= Beginning of Section =

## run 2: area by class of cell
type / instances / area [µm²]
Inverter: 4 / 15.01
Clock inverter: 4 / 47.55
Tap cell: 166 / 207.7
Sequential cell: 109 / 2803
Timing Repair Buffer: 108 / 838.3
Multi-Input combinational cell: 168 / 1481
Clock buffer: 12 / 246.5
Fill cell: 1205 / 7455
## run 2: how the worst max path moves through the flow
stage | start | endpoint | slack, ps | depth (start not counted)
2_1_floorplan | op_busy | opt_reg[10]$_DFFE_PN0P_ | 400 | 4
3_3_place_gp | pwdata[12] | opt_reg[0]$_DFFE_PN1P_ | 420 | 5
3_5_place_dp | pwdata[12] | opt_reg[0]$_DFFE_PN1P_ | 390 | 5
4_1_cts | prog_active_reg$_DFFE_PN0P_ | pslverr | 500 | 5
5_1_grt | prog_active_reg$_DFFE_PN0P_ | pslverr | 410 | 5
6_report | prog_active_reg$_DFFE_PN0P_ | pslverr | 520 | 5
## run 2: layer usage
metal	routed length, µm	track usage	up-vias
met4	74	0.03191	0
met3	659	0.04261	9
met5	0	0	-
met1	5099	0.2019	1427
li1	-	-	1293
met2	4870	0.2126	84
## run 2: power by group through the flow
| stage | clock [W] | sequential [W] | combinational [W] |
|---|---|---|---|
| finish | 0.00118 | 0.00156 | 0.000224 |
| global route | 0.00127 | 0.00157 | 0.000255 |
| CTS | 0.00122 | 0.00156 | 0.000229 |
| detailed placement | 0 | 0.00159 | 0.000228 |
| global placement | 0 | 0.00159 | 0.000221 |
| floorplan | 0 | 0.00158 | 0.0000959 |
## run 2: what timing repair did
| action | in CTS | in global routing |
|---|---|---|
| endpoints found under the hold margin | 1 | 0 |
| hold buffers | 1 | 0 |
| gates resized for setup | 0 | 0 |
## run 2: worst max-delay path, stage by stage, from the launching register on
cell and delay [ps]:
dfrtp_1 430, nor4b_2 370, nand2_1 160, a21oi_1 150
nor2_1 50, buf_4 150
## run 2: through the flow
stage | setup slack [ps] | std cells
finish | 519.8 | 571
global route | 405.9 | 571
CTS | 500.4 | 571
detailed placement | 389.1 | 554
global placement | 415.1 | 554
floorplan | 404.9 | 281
$ cat config.mk
export PLATFORM = sky130hd
export DESIGN_NAME = phy_extended_control_reg
export DESIGN_NICKNAME = d
export VERILOG_FILES = /design/src/rtl/ext_ctrl_pkg.sv /design/src/rtl/nibble_encoder.sv /design/src/rtl/phy_extended_control_reg.sv
export VERILOG_INCLUDE_DIRS = /design/src /design/src/rtl
export SDC_FILE = /design/constraint.sdc
export NUM_CORES = 1
export LEC_CHECK = 0
export ABC_AREA = 1
export BUFFER_PORTS_ARGS = -buffer_cell sky130_fd_sc_hd__buf_2
export CORE_MARGIN = 2
export CORE_UTILIZATION = 43
export DETAILED_ROUTE_END_ITERATION = 12
export PLACE_DENSITY = 0.85
export SKIP_LAST_GASP = 1
export SYNTH_ARGS = -nofsm -noshare
export SYNTH_HDL_FRONTEND = slang
export SYNTH_SLANG_ARGS = --single-unit
$ cat constraint.sdc
create_clock -name clock -period 1.5 [get_ports clock]
set_clock_uncertainty 0.15 [all_clocks]
set_input_delay 0.375 -clock clock [delete_from_list [all_inputs] [get_ports clock]]
set_output_delay 0.375 -clock clock [all_outputs]
set_load 0.02 [all_outputs]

= End of Section =

#### [WHAT IS BEING ASKED]
Retype each entry exactly.

#### [COMPLETED TASK]
## run 2: area by class of cell
type / instances / area [µm²]
Inverter: 4 / 15.01
Clock inverter: 4 / 47.55
Tap cell: 166 / 207.7
Sequential cell: 109 / 2803
Timing Repair Buffer: 108 / 838.3
Multi-Input combinational cell: 168 / 1481
Clock buffer: 12 / 246.5
Fill cell: 1205 / 7455
## run 2: how the worst max path moves through the flow
stage | start | endpoint | slack, ps | depth (start not counted)
2_1_floorplan | op_busy | opt_reg[10]$_DFFE_PN0P_ | 400 | 4
3_3_place_gp | pwdata[12] | opt_reg[0]$_DFFE_PN1P_ | 420 | 5
3_5_place_dp | pwdata[12] | opt_reg[0]$_DFFE_PN1P_ | 390 | 5
4_1_cts | prog_active_reg$_DFFE_PN0P_ | pslverr | 500 | 5
5_1_grt | prog_active_reg$_DFFE_PN0P_ | pslverr | 410 | 5
6_report | prog_active_reg$_DFFE_PN0P_ | pslverr | 520 | 5
## run 2: layer usage
metal	routed length, µm	track usage	up-vias
met4	74	0.03191	0
met3	659	0.04261	9
met5	0	0	-
met1	5099	0.2019	1427
li1	-	-	1293
met2	4870	0.2126	84
## run 2: power by group through the flow
| stage | clock [W] | sequential [W] | combinational [W] |
|---|---|---|---|
| finish | 0.00118 | 0.00156 | 0.000224 |
| global route | 0.00127 | 0.00157 | 0.000255 |
| CTS | 0.00122 | 0.00156 | 0.000229 |
| detailed placement | 0 | 0.00159 | 0.000228 |
| global placement | 0 | 0.00159 | 0.000221 |
| floorplan | 0 | 0.00158 | 0.0000959 |
## run 2: what timing repair did
| action | in CTS | in global routing |
|---|---|---|
| endpoints found under the hold margin | 1 | 0 |
| hold buffers | 1 | 0 |
| gates resized for setup | 0 | 0 |
## run 2: worst max-delay path, stage by stage, from the launching register on
cell and delay [ps]:
dfrtp_1 430, nor4b_2 370, nand2_1 160, a21oi_1 150
nor2_1 50, buf_4 150
## run 2: through the flow
stage | setup slack [ps] | std cells
finish | 519.8 | 571
global route | 405.9 | 571
CTS | 500.4 | 571
detailed placement | 389.1 | 554
global placement | 415.1 | 554
floorplan | 404.9 | 281
$ cat config.mk
export PLATFORM = sky130hd
export DESIGN_NAME = phy_extended_control_reg
export DESIGN_NICKNAME = d
export VERILOG_FILES = /design/src/rtl/ext_ctrl_pkg.sv /design/src/rtl/nibble_encoder.sv /design/src/rtl/phy_extended_control_reg.sv
export VERILOG_INCLUDE_DIRS = /design/src /design/src/rtl
export SDC_FILE = /design/constraint.sdc
export NUM_CORES = 1
export LEC_CHECK = 0
export ABC_AREA = 1
export BUFFER_PORTS_ARGS = -buffer_cell sky130_fd_sc_hd__buf_2
export CORE_MARGIN = 2
export CORE_UTILIZATION = 43
export DETAILED_ROUTE_END_ITERATION = 12
export PLACE_DENSITY = 0.85
export SKIP_LAST_GASP = 1
export SYNTH_ARGS = -nofsm -noshare
export SYNTH_HDL_FRONTEND = slang
export SYNTH_SLANG_ARGS = --single-unit
$ cat constraint.sdc
create_clock -name clock -period 1.5 [get_ports clock]
set_clock_uncertainty 0.15 [all_clocks]
set_input_delay 0.375 -clock clock [delete_from_list [all_inputs] [get_ports clock]]
set_output_delay 0.375 -clock clock [all_outputs]
set_load 0.02 [all_outputs]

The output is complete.